Sally stood up and smoothed down her cloak.
"Sure you want to?" said Webster.
"Yes," she said.
She gently freed her hand from his, gathered the cloak around her and went out into the road, into the drizzle, the cold, the smell of ashes.
They were bringing him down so carefully that she thought he was still alive, except that there was no urgency in their movements. They laid him on a stretcher in the light of a flickering lantern and, seeing her, stood aside. One man took off his helmet.
She knelt down beside him. He looked asleep. She laid h
er cheek beside his, and thought how warm he felt. She put her hand on his bare chest, where only a few hours before she had felt his heart beating, and thought how still it was now. Where had he gone? He was so warm. . . It was a mystery; she felt like stone. She felt dead, and he felt alive.
She kissed his lips and stood up.
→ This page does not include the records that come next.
[src/rtl/switch_stm_demux_pkg.sv]
// Shared definitions for the switch_stm_demux stream demultiplexer.
//   min_sel_width : smallest legal sel width for a given output count
//   drop_cnt_max  : all-ones value of a counter of the given width
//   RST_DATA_BIT  : fill bit for payload registers after reset
package switch_stm_demux_pkg;

  function automatic int min_sel_width(input int n_outputs);
    return (n_outputs <= 2) ? 1 : $clog2(n_outputs);
  endfunction

  function automatic logic [63:0] drop_cnt_max(input int width);
    return (64'd1 << width) - 64'd1;
  endfunction

  localparam logic RST_DATA_BIT = 1'b0;

endpackage
$ cat src/rtl/hazard_stall_unit.sv
// Pipeline hazard controller.
// Detects load-use hazards between the instruction in ID/EX and the one in IF/ID.
// On a hazard it holds the PC and IF/ID and inserts bubbles into ID/EX.
// A taken branch resolved in MEM flushes the three younger stages and takes
// priority over any stall.
// Saturating counters record stall cycles and branch-flush events.
module hazard_stall_unit #(
   parameter int LOAD_STALL_CYCLES = 1,
   parameter int CNT_W             = 16
) (
   input  logic             clk,
   input  logic             rst,
   input  logic [4:0]       ID_RegRs,
   input  logic [4:0]       ID_RegRt,
   input  logic             ID_UsesRt,
   input  logic             EX_MemRead,
   input  logic [4:0]       EX_WriteReg,
   input  logic             MEM_PCSrc,
   output logic             PCWrite,
   output logic             IF_ID_Write,
   output logic             IF_ID_Flush,
   output logic             ID_EX_Flush,
   output logic             EX_MEM_Flush,
   output logic             Stalling,
   output logic [CNT_W-1:0] StallCount,
   output logic [CNT_W-1:0] FlushCount
);

   typedef enum logic {RUN, LDSTALL} state_t;

   // Bubbles still owed after the detecting cycle, loaded on entry to LDSTALL
   localparam logic [2:0] STALL_RELOAD = 3'(LOAD_STALL_CYCLES - 1);

   state_t     state;
   logic [2:0] cnt;
   logic       hazard;

   // Register $0 is hard-wired to zero, so a write to it can never feed a later read
   assign hazard = EX_MemRead && (EX_WriteReg != 5'd0) &&
                   ((EX_WriteReg == ID_RegRs) ||
                    (ID_UsesRt && (EX_WriteReg == ID_RegRt)));

   assign Stalling = (state == LDSTALL);

   // Pipeline controls: a taken branch overrides stalls, and the hazard input is ignored while in LDSTALL
   always_comb begin
      PCWrite      = 1'b1;
      IF_ID_Write  = 1'b1;
      IF_ID_Flush  = 1'b0;
      ID_EX_Flush  = 1'b0;
      EX_MEM_Flush = 1'b0;
      if (MEM_PCSrc) begin
         IF_ID_Flush  = 1'b1;
         ID_EX_Flush  = 1'b1;
         EX_MEM_Flush = 1'b1;
      end else if ((state == LDSTALL) || hazard) begin
         PCWrite     = 1'b0;
         IF_ID_Write = 1'b0;
         ID_EX_Flush = 1'b1;
      end
   end

   // Stall sequencer: the detecting cycle is the first bubble, and LDSTALL counts down the remaining bubbles
   always_ff @(posedge clk or posedge rst) begin
      if (rst) begin
         state <= RUN;
         cnt   <= 3'd0;
      end else begin
         case (state)
            RUN: begin
               if (!MEM_PCSrc && hazard && (LOAD_STALL_CYCLES > 1)) begin
                  state <= LDSTALL;
                  cnt   <= STALL_RELOAD;
               end
            end
            LDSTALL: begin
               if (MEM_PCSrc) begin
                  state <= RUN;
                  cnt   <= 3'd0;
               end else begin
                  cnt <= cnt - 3'd1;
                  if (cnt == 3'd1) begin
                     state <= RUN;
                  end
               end
            end
            default: begin
               state <= RUN;
               cnt   <= 3'd0;
            end
         endcase
      end
   end

   // Event counters stop at all-ones so that a long run cannot wrap back to a small value
   always_ff @(posedge clk or posedge rst) begin
      if (rst) begin
         StallCount <= '0;
         FlushCount <= '0;
      end else begin
         if (!PCWrite && (StallCount != '1)) begin
            StallCount <= StallCount + CNT_W'(1);
         end
         if (MEM_PCSrc && (FlushCount != '1)) begin
            FlushCount <= FlushCount + CNT_W'(1);
         end
      end
   end

endmodule

$ cat config.mk
export PLATFORM = sky130hd
export DESIGN_NAME = hazard_stall_unit
export DESIGN_NICKNAME = d
export VERILOG_FILES = /design/src/rtl/hazard_stall_unit.sv
export SDC_FILE = /design/constraint.sdc
export NUM_CORES = 1
export LEC_CHECK = 0
export CAP_MARGIN = 20
export CORE_ASPECT_RATIO = 0.8
export CORE_MARGIN = 2
export CORE_UTILIZATION = 50
export DETAILED_ROUTE_END_ITERATION = 10
export PLACE_DENSITY = 0.84
export SKIP_CTS_REPAIR_TIMING = 1
export SYNTH_ARGS = -nofsm -noshare
export SYNTH_HDL_FRONTEND = slang
export SYNTH_SLANG_ARGS = --single-unit
$ cat constraint.sdc
create_clock -name clk -period 2.82 [get_ports clk]
set_input_delay 0.564 -clock clk [delete_from_list [all_inputs] [get_ports clk]]
set_output_delay 0.564 -clock clk [all_outputs]
set_load 0.01 [all_outputs]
The fireman who'd removed his helmet bent over and covered Frederick with a blanket.
"Thank you," she said to him, and turned to go.
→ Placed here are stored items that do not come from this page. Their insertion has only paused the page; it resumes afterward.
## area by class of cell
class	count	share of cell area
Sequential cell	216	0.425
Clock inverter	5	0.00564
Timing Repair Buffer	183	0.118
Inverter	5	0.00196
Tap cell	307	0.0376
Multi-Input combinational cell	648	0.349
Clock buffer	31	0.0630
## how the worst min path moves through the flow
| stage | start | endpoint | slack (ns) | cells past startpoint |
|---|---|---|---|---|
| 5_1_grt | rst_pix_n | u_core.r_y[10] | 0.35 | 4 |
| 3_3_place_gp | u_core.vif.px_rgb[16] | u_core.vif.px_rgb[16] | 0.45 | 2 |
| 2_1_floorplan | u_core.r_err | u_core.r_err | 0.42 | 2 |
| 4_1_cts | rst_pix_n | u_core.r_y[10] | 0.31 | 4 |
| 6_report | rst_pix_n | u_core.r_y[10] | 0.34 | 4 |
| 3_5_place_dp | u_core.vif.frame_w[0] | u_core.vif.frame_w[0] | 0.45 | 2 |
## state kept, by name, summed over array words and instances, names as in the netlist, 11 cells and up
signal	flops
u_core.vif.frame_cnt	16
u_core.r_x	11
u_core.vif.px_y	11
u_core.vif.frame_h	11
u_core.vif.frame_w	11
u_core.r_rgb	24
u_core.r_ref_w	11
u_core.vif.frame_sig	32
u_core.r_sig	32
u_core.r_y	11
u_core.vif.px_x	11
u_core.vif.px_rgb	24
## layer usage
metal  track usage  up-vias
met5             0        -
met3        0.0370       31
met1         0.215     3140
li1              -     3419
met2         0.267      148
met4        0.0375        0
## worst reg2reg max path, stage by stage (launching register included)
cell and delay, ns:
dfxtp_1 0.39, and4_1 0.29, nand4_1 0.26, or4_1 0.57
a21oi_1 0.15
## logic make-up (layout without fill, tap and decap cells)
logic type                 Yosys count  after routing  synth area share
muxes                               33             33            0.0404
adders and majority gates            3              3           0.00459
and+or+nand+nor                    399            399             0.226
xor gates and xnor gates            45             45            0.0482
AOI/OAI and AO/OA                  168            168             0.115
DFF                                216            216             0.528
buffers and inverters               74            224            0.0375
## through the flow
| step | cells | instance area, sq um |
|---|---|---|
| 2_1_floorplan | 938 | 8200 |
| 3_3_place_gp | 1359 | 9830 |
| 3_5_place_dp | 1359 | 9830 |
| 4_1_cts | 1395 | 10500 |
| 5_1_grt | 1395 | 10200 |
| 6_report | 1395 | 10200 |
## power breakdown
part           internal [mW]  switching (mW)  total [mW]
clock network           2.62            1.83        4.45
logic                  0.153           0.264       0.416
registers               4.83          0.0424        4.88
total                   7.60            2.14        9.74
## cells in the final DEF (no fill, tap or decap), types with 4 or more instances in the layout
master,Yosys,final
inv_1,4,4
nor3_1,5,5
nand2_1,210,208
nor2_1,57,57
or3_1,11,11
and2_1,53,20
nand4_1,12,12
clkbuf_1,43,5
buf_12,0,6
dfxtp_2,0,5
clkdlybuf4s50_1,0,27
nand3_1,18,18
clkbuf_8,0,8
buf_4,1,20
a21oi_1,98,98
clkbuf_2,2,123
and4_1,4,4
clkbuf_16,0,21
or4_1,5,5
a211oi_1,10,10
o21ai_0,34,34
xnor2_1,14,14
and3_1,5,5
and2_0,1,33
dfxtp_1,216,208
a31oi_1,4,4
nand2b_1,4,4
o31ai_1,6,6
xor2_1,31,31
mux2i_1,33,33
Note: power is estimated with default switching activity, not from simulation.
**src/rtl/ca_pkg.sv**
```systemverilog
// Shared types and sizing helpers for the cellular-automaton rule engine.
package ca_pkg;

  typedef enum logic {
    IDLE = 1'b0,
    RUN  = 1'b1
  } state_t;

  // Neighbourhood size for a given radius.
  function automatic int k_of(input int radius);
    return 2 * radius + 1;
  endfunction

  // Rule table size: one output bit per neighbourhood pattern.
  function automatic int tbl_of(input int radius);
    return 1 << k_of(radius);
  endfunction

endpackage

```
**src/rtl/ca_next_gen.sv**
```systemverilog
// Combinational next-generation function: applies the rule to every cell at once.
module ca_next_gen
  import ca_pkg::*;
#(
  parameter int WIDTH  = 16,
  parameter int RADIUS = 1
) (
  input  logic [WIDTH-1:0]          state,
  input  logic [tbl_of(RADIUS)-1:0] rule,
  input  logic                      wrap,
  output logic [WIDTH-1:0]          next_state
);

  localparam int K   = k_of(RADIUS);
  localparam int TBL = tbl_of(RADIUS);

  // The rule is stored MSB-first, so flip it once to index it directly by pattern.
  logic [TBL-1:0] rule_rev;

  for (genvar n = 0; n < TBL; n++) begin : g_rev
    assign rule_rev[n] = rule[TBL-1-n];
  end

  for (genvar i = 0; i < WIDTH; i++) begin : g_cell
    logic [K-1:0] nb;

    // Tap j=0 is the leftmost (highest-index) neighbour and lands in the MSB.
    for (genvar j = 0; j < K; j++) begin : g_tap
      localparam int POS  = i + RADIUS - j;
      localparam int MODP = ((POS % WIDTH) + WIDTH) % WIDTH;
      if (POS >= 0 && POS < WIDTH) begin : g_in
        assign nb[K-1-j] = state[POS];
      end else begin : g_edge
        assign nb[K-1-j] = wrap & state[MODP];
      end
    end

    assign next_state[i] = rule_rev[nb];
  end

endmodule

```
**src/rtl/ca_rule_engine.sv**
```systemverilog
// Run-time loadable elementary CA engine: iterates a rule for a configured
// number of generations and streams each one over a valid/ready handshake.
module ca_rule_engine
  import ca_pkg::*;
#(
  parameter int WIDTH  = 16,
  parameter int RADIUS = 1,
  parameter int CNT_W  = 8
) (
  input  logic                      clk,
  input  logic                      rst,
  input  logic                      cfg_valid,
  output logic                      cfg_ready,
  input  logic [tbl_of(RADIUS)-1:0] cfg_rule,
  input  logic [WIDTH-1:0]          cfg_seed,
  input  logic [CNT_W-1:0]          cfg_steps,
  input  logic                      cfg_wrap,
  input  logic                      abort,
  output logic                      out_valid,
  input  logic                      out_ready,
  output logic [WIDTH-1:0]          out_state,
  output logic [CNT_W-1:0]          out_gen,
  output logic                      out_last,
  output logic                      busy
);

  localparam int TBL = tbl_of(RADIUS);

  state_t           state, state_nx;
  logic [TBL-1:0]   rule_q;
  logic [CNT_W-1:0] steps_q;
  logic             wrap_q;
  logic [WIDTH-1:0] next_state;
  logic [CNT_W-1:0] gen_inc;
  logic             accept, advance;

  ca_next_gen #(
    .WIDTH (WIDTH),
    .RADIUS(RADIUS)
  ) u_next_gen (
    .state     (out_state),
    .rule      (rule_q),
    .wrap      (wrap_q),
    .next_state(next_state)
  );

  assign gen_inc   = out_gen + 1'b1;
  assign busy      = (state == RUN);
  assign cfg_ready = (state == IDLE);

  // NOTE: every output of this block gets a default first, so no path can infer a latch.
  always_comb begin
    state_nx = state;
    accept   = 1'b0;
    advance  = 1'b0;
    case (state)
      IDLE: begin
        if (cfg_valid) begin
          accept   = 1'b1;
          state_nx = RUN;
        end
      end
      RUN: begin
        // abort wins over a handshake landing in the same cycle.
        if (abort) begin
          state_nx = IDLE;
        end else if (out_valid && out_ready) begin
          if (out_last) state_nx = IDLE;
          else          advance  = 1'b1;
        end
      end
      default: state_nx = IDLE;
    endcase
  end

  // NOTE: sequential state uses non-blocking assignments so all registers update together.
  always_ff @(posedge clk or posedge rst) begin
    if (rst) state <= IDLE;
    else     state <= state_nx;
  end

  always_ff @(posedge clk or posedge rst) begin
    if (rst) begin
      rule_q    <= '0;
      steps_q   <= '0;
      wrap_q    <= 1'b0;
      out_state <= '0;
      out_gen   <= '0;
      out_valid <= 1'b0;
      out_last  <= 1'b0;
    end else begin
      out_valid <= (state_nx == RUN);
      if (accept) begin
        rule_q    <= cfg_rule;
        steps_q   <= cfg_steps;
        wrap_q    <= cfg_wrap;
        out_state <= cfg_seed;
        out_gen   <= '0;
        out_last  <= (cfg_steps == '0);
      end else if (advance) begin
        // gen never exceeds steps, so gen_inc cannot overflow here.
        out_state <= next_state;
        out_gen   <= gen_inc;
        out_last  <= (gen_inc == steps_q);
      end
    end
  end

endmodule

```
She felt a hand on her arm, and looked around to see Webster.
"I've got to go," she said.
He was looking older than he'd ever seemed before. She would have embraced him, but she couldn't stay, or everything would collapse. There was something she had to do. She gently disengaged his hand, shaking her head, and left.
For the next forty-eight hours or so, Sally moved about in a trance. One idea possessed her, and she was numb to all else - except for one or two moments when feeling broke through and nearly swamped her. But there was something she had to do, and she had to do it for Fred. And that was reason enough not to feel anything for the moment.
She remembered nothing of the journey north, though she must have gone to her lodgings, for she had a bag with her, and she had changed her clothes. She arrived in Barrow later on Sunday night, and became sufficiently aware of her surroundings to notice the hotel-keeper's raised eyebrows at a young lady travelling alone; though not sufficiently aware to mind it.
She went to bed at once. She slept badly, waking often to find the pillow wet and herself bewildered, as if she could feel things in her sleep, but not know what they were. She breakfasted early, paid her bill and, as the sun broke uneasily through watery clouds and gilded the dingy streets, she set out towards her destination. Not knowing the way, she had to stop and ask, but she found that she couldn't keep directions in her head for long, so she had to ask again. Little by little she made her way to the edge of the town, and then she turned a corner and found herself looking down at the birthplace of the Steam Gun, the empire of Axel Bellmann, the North Star works.
It was a narrow valley filled with fire and steel, with the glint of railway lines in the strengthening sun, with the drift of steam and the clang of mighty hammers. A rail line led into it from the south and out of it to the north, and a dozen sidings were laid out between the buildings, with shunting engines moving lines of trucks to unload coal or iron or shift items of machinery. The buildings themselves were light, glassy structures for the most part, iron-framed and delicate to look at, and despite the presence of the chimneys and the locomotives, everything in sight was clean and glittering and new.